I'd look at this as a "priority 1++ bug" and acutally fixed the underlying cause - find the globals and have them store the data in a lossless format.
Can SQL call a function within a "C" DLL file??
Thom, April 01, 2006 - 12:09 am UTC
Does anyone know how to call a function from within SQL?? Hum? If you can call a "C" DLL function within an SQL program, Please let me now how! I might be able to offer a solution on all your mentioned date format problems.
Thom.
April 01, 2006 - 9:53 am UTC
yes you can (we call them external procedures) but trust me - if you can "fix" this in C, we can do it in PLSQL just as easily.
So, tell us the algorithm you would use to "fix" this :)
problem with NLS_DATE_FORMAT resolution
olivier, June 21, 2007 - 11:01 am UTC
Tom,
I have a problem with related to dates conversions with a software package working on oracle 9.2.0.6.0 : after working fine for a while, some process start crashing all the time because of date conversions issues (there are implicit conversions somewhere in the code).
After some investigation, we found out that oracle seems not to resolve the right NLS_DATE_FORMAT parameter. I mean it uses the DATABASE level parameter instead of the SESSION level parameter set with an ALTER SESSION command :
Here is what i found :
SELECT * FROM NLS_DATABASE_PARAMETERS where parameter = 'NLS_DATE_FORMAT';
---------------------------------------------
PARAMETER VALUE
NLS_DATE_FORMAT DD-MON-RR
SELECT * FROM NLS_SESSION_PARAMETERS where parameter = 'NLS_DATE_FORMAT';
---------------------------------------------
PARAMETER VALUE
YYYYMMDD:HH24MISS 21-JUN-07
Select sysdate from dual;
---------------------------------------------
Sysdate
21-JUN-07
As you can see, the default date format defers from the session level NLS_DATE_FORMAT.

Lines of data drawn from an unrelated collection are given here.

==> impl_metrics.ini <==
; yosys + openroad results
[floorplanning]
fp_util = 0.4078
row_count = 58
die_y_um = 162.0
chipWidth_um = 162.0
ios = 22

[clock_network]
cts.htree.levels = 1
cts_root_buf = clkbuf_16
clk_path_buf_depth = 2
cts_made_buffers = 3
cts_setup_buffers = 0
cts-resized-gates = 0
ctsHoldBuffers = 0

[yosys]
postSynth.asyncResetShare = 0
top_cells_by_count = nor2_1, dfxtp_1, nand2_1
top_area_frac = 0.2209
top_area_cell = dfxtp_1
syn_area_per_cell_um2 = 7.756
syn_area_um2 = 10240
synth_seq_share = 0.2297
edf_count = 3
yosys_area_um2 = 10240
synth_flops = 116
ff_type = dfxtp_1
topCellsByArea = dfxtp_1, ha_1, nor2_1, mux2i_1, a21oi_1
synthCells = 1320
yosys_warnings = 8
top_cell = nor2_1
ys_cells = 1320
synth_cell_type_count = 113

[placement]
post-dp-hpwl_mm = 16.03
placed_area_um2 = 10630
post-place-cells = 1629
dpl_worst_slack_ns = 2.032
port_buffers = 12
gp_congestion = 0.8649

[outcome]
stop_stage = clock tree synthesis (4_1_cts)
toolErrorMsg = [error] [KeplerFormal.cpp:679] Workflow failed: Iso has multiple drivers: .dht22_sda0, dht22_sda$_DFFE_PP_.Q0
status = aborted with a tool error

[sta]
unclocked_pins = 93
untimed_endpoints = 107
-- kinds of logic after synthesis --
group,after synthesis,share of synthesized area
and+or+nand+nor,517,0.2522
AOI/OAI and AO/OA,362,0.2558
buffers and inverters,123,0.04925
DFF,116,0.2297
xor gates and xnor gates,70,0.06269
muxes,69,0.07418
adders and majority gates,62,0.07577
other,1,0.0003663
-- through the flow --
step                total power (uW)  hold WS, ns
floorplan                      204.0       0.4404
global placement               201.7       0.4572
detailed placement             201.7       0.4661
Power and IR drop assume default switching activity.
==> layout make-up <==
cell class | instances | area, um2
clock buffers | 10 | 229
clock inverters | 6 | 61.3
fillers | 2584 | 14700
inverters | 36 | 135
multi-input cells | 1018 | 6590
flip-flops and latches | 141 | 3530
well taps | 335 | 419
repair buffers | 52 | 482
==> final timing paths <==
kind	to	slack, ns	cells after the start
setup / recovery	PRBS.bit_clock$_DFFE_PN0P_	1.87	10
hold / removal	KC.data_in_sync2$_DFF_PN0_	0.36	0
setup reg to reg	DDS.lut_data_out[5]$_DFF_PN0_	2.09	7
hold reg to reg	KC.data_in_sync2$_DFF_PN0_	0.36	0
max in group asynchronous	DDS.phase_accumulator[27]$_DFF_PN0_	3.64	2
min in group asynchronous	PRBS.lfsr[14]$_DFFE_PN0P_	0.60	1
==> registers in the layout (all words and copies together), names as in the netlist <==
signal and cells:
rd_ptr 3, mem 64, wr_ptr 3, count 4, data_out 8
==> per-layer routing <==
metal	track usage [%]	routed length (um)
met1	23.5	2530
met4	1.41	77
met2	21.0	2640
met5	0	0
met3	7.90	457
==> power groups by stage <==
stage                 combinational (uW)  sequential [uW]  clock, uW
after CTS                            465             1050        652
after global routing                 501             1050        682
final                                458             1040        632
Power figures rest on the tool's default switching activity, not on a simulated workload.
==> flow/design.v <==
module DacWriter (
    input clk_i,   
    input reset_i,   
    input start_i,   
    output is_idle_o,   
    output spi_sclk_o,   
    output spi_mosi_o,   
    output spi_cs_o,   
    input signed [15:0] data_i   
);
  logic unsigned [15:0] data_calibrated;
  assign data_calibrated = 16'($unsigned(
          data_i
      ) + 16'h8000);   
  SpiController #(
      .CLOCK_DIVIDE(2),
      .FRAME_WIDTH(16)
  ) spi_controller (
      .clk_i(clk_i),
      .reset_i(reset_i),
      .start_i(start_i),
      .is_idle_o(is_idle_o),
      .spi_sclk_o(spi_sclk_o),
      .spi_mosi_o(spi_mosi_o),
      .spi_cs_o(spi_cs_o),
      .data_i(data_calibrated)
  );
endmodule
module SpiController #(
    parameter int CLOCK_DIVIDE = 2,   
    parameter int FRAME_WIDTH = 32   
) (
    input clk_i,   
    input reset_i,   
    input start_i,   
    output is_idle_o,   
    output spi_sclk_o,   
    output spi_mosi_o,   
    input spi_miso_i,   
    output spi_cs_o,   
    output unsigned [FRAME_WIDTH-1:0] data_o,   
    input unsigned [FRAME_WIDTH-1:0] data_i   
);
  parameter int COUNTER_WIDTH = $clog2(FRAME_WIDTH) + 1;
  typedef enum logic [4:0] {
    IDLE,   
    CS_DOWN,   
    CLK_LEAD,   
    CLK_TRAIL,   
    DONE   
  } state_e;
  typedef struct packed {
    state_e state;
    logic [COUNTER_WIDTH-1:0] bit_counter;   
    logic [5:0] clk_divider;
    logic [FRAME_WIDTH-1:0] data_rx;
    logic [FRAME_WIDTH-1:0] data_tx;
    logic signed [FRAME_WIDTH-1:0] data_rx_final;
  } state_t;
  state_t state_d;
  state_t state_q;
  always_ff @(posedge clk_i) begin
    if (reset_i) begin
      state_q.state <= IDLE;
      state_q.bit_counter <= 0;
      state_q.clk_divider <= 0;
      state_q.data_rx <= 0;
      state_q.data_tx <= 0;
      state_q.data_rx_final <= 0;
    end
    else begin
      state_q <= state_d;
    end
  end   
  always_comb begin
    state_d = state_q;
    case (state_q.state)
      IDLE: begin
        state_d.bit_counter = COUNTER_WIDTH'(FRAME_WIDTH);
        state_d.clk_divider = CLOCK_DIVIDE;
        state_d.data_tx = data_i;   
        if (start_i) state_d.state = CS_DOWN;
      end
      CS_DOWN: begin
        if (state_q.clk_divider > 0) begin   
          state_d.clk_divider = state_q.clk_divider - 1;
        end
        else begin   
          state_d.clk_divider = CLOCK_DIVIDE;
          state_d.state = CLK_LEAD;
        end
      end
      CLK_LEAD: begin
        state_d.data_rx[state_q.bit_counter-1] = spi_miso_i;
        if (state_q.clk_divider > 0) begin   
          state_d.clk_divider = state_q.clk_divider - 1;
        end
        else begin   
          state_d.clk_divider = CLOCK_DIVIDE;
          state_d.state = CLK_TRAIL;
          state_d.bit_counter = state_q.bit_counter - 1;
        end
      end
      CLK_TRAIL: begin
        if (state_q.bit_counter == 0) begin
          state_d.state = DONE;
        end
        else if (state_q.clk_divider == 0) begin   
          state_d.state = CLK_LEAD;
          state_d.clk_divider = CLOCK_DIVIDE;
        end
        else begin
          state_d.clk_divider = state_q.clk_divider - 1;
        end
      end
      DONE: begin
        state_d.data_rx_final = state_q.data_rx;
        state_d.state = IDLE;
      end
      default: begin
        state_d.state = IDLE;
      end
    endcase
  end   
  assign spi_mosi_o = state_q.data_tx[state_q.bit_counter-1]
                      & (!spi_cs_o)
                      & (state_q.bit_counter > 0);
  assign spi_sclk_o = (state_q.state == CLK_LEAD);
  assign spi_cs_o = ((state_q.state == IDLE) | (state_q.state == DONE));
  assign is_idle_o = (state_q.state == IDLE);
  assign data_o = state_q.data_rx_final;
endmodule
==> flow/run.sh <==
#!/bin/bash
# OpenROAD 26Q1-2900-gdf79404cd8, Yosys 0.63+post, stock flow scripts
make -C /OpenROAD-flow-scripts/flow DESIGN_CONFIG=/design/flow/config.mk WORK_HOME=/design/flow/orfs finish
==> flow/config.mk <==
export PLATFORM = sky130hd
export DESIGN_NAME = DacWriter
export DESIGN_NICKNAME = DacWriter
export VERILOG_FILES = /design/flow/design.v
export SDC_FILE = /design/flow/constraint.sdc
export NUM_CORES = 4
export LEC_CHECK = 1
export CORE_AREA = 10 10 99 99
export DIE_AREA = 0 0 109 109
export SYNTH_HDL_FRONTEND = slang
==> flow/constraint.sdc <==
current_design DacWriter

set clk_period 3.7
set clk_io_pct 0.2

create_clock -name clk0 -period $clk_period [get_ports {clk_i}]

set non_clock_inputs [all_inputs -no_clocks]
set_input_delay [expr $clk_period * $clk_io_pct] -clock clk0 $non_clock_inputs
set_output_delay [expr $clk_period * $clk_io_pct] -clock clk0 [all_outputs]
==> metrics.cfg <==
[route]
drtAntennaViolNets=0
first_pass_iters=4
num_antenna_cells=0
drt-wirelength-per-cell_um=11.36
drt_iter0_drc=76
routed_wl_um=3375
post-route-drc-count=0
num_vias=1284
via_per_inst=4.323

[final_timing]
finalClockPeriodUsage_pct=96.64
timing_hold_violations_final=0
finalSetupTns_ps=0
finalSetupViolations=0
slew_viol_final=0
relSlewSlack_pct=63.43
rsz0062_at_grt=false
fmax_mhz=279.7
fin_skew_ps=7.256
worstMarginPinSlew_ps=548.6
timing.final.ws_setup_ps=124.3
post-route-min-period_ps=3576
whs_ps=453.3

[grt]
antenna_found_initial=0
grt_usage_pct=6.128
grt_max_degree=18
grt_pass1_wl_um=6065
grt-ovfl-total=0
grt_pass1_vias=1282

[finish]
syn2layout_area_growth_pct=28.29
largest_reg_flops=30
instances_no_fill=297
design_area_um2=1929
top_regs=spi_controller.state_q x30
regMostFlops=spi_controller.state_q
fillers=807
utilization_pct=24.97
final_layout_size_suffix_gt1_share_pct=10.77

[worst_setup_path]
cp_max_fo=6
path_class=flip-flop to output pin
cp.arrival_ps=2840
crit_path_end=spi_mosi_o
critPathLaunchType=flip-flop
regToRegStartpoint=spi_controller.state_q[54]
ff2ff_setup_slack_ps=1680
worstReg2RegEnd=spi_controller.state_q[53]
endpoint_kind=output pin
crit_start=spi_controller.state_q[54]
ff2ff_path_depth=7
required_ps=2960

[clock_tree]
clock_sinks=30
clk_pin_slew_ps=70
post-cts-setup-buffer-count=0
cts_hold_buf=0
cts_buffer_depth=2
root_buffer=clkbuf_8
cts_tree=yes
insertion_delay_ps=280
htreeDepth=2
cts_buffers=5
cts_resized=0

[power_and_ir_drop]
p_int_mw=0.7500
power_switching_share_pct=32.59
switchingPower_mw=0.3627
peakVddDrop_mv=0.2527
powerDensity_nw_per_um2=576.7
p_leak_nw=0.7323
comb_power_share_pct=34.4
pwr-share-clk_pct=27.8
p_seq_share_pct=37.8
power_mw=1.113

[yosys]
synthTopCellsByArea=dfxtp_1, nand2_1, a21oi_1
synthesis.instances=174
ys_ff=30
simple_gate_share_pct=21.46
aoi_share_pct=18.14
top_cells_by_count=nand2_1, dfxtp_1, a21oi_1
synthArstFlopShare_pct=0
synth_warnings=1
ff_type=dfxtp_1
yosys_area_um2=1504
synth_top_area_share_pct=39.93
syn_area_um2=1504
ys_sh_adder_pct=2.496
synth-xor-area-share_pct=4.077
synth.most_common_cell=nand2_1
synthTopLogicFamily=simple AND/OR/NAND/NOR gates
syn_avg_cell_area_um2=8.643
ys_cells=174
yosysUniqueCellTypes=37
synth_seq_share_pct=39.93
top_area_cell=dfxtp_1
mux_share_pct=8.236
edf_count=0

[run]
maxCapViolCount=0
warnings=26

[floorplanning]
die_x_um=109
ioPinCount=23
initCoreUtil_pct=19.46
die-area_um2=11880
core_area_um2=7727
die_y_um=109
core.rowCount=32

[run_status]
status=finished, final reports clean

[worst_hold_path]
hold_class=flip-flop to flip-flop

[place]
dp_slack_ps=418.3
dp_cells=289
gp_congestion=0.8042
numPortBuffers=22
placed_area_um2=1819
dpl.hpwl_um=2535

-- layer usage --
| metal | GRT usage (%) | part of all wire (%) | up-vias |
|---|---|---|---|
| met4 | 0.7533 | 0.68 | 0 |
| met2 | 9.169 | 43 | 32 |
| met1 | 8.799 | 51 | 595 |
| met5 | 0 | 0 | - |
| met3 | 1.852 | 5.8 | 2 |
| li1 | - | - | 655 |
-- layout by cell type, fill, tap and decap left out, types with 2 or more instances in the layout --
master / instances
o32ai_1: 3
mux4_1: 3
a21oi_1: 23
inv_1: 7
and2_1: 2
buf_4: 3
clkdlybuf4s50_1: 22
nand3_1: 5
a211oi_1: 3
ha_1: 3
or3_1: 2
dfxtp_1: 30
a2111oi_2: 3
nor2_1: 8
nand2b_1: 3
mux4_2: 2
nor3_1: 4
or2_2: 3
a21o_1: 2
xnor2_1: 6
clkbuf_8: 8
nand2_1: 35
a31oi_1: 2
-- area by class of cell --
type                       count  area, um2  share of cell area [%]
tap                          102      127.6                   6.615
inverter                       8      30.03                   1.556
clock buffer                   8      110.1                   5.707
multi-input combinational    124      818.3                   42.41
timing repair buffer          25      242.7                   12.58
sequential                    30      600.6                   31.13
-- power by group through the flow --
stage                 sequential [mW]  clock [mW]  combinational (mW)
after CTS                       0.421       0.315               0.386
after global routing            0.430       0.333               0.437
final                           0.420       0.310               0.383
-- worst max-delay path, cell delays in order (launching register included) --
cell	delay [ps]
dfxtp_1	450
inv_1	140
ha_1	410
mux4_2	510
mux4_2	460
and2_1	160
clkdlybuf4s50_1	410
-- how the worst min path moves through the flow --
stage                               from  slack [ps]  depth (start not counted)                          to
CTS           spi_controller.state_q[30]         460                          2  spi_controller.state_q[30]
global route  spi_controller.state_q[30]         480                          2  spi_controller.state_q[30]
finish        spi_controller.state_q[30]         450                          2  spi_controller.state_q[30]
-- cells by family after synthesis --
| logic type | after synthesis |
|---|---|
| compound gates | 41 |
| mux | 5 |
| simple gates | 68 |
| buf+inv | 20 |
| fa+ha+maj | 3 |
| flops | 30 |
| xor+xnor | 7 |
No activity file was given, so power comes from the tool's default toggle rates.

I saw on some website that there could be a bug for the format resolution on oracle 7xxxx, but nothing about it for later versions of oracle.
What do you think ?
Regards,
Olivier
June 21, 2007 - 11:20 am UTC
I think I would like to see an entire test case with the necessary steps to see what you see.
ORA-01858
yasser, April 24, 2020 - 8:32 am UTC
Hi there,
I have this inserting query in Proc program :
INSERT INTO ORDER (DATEORDER)
VALUES (to_date(decode(:ecddenlev,'-1',null,:ecddenlev),'DD/MM/RR HH24:MI')).
And also, I have the variable :ecddenlev = '-1'.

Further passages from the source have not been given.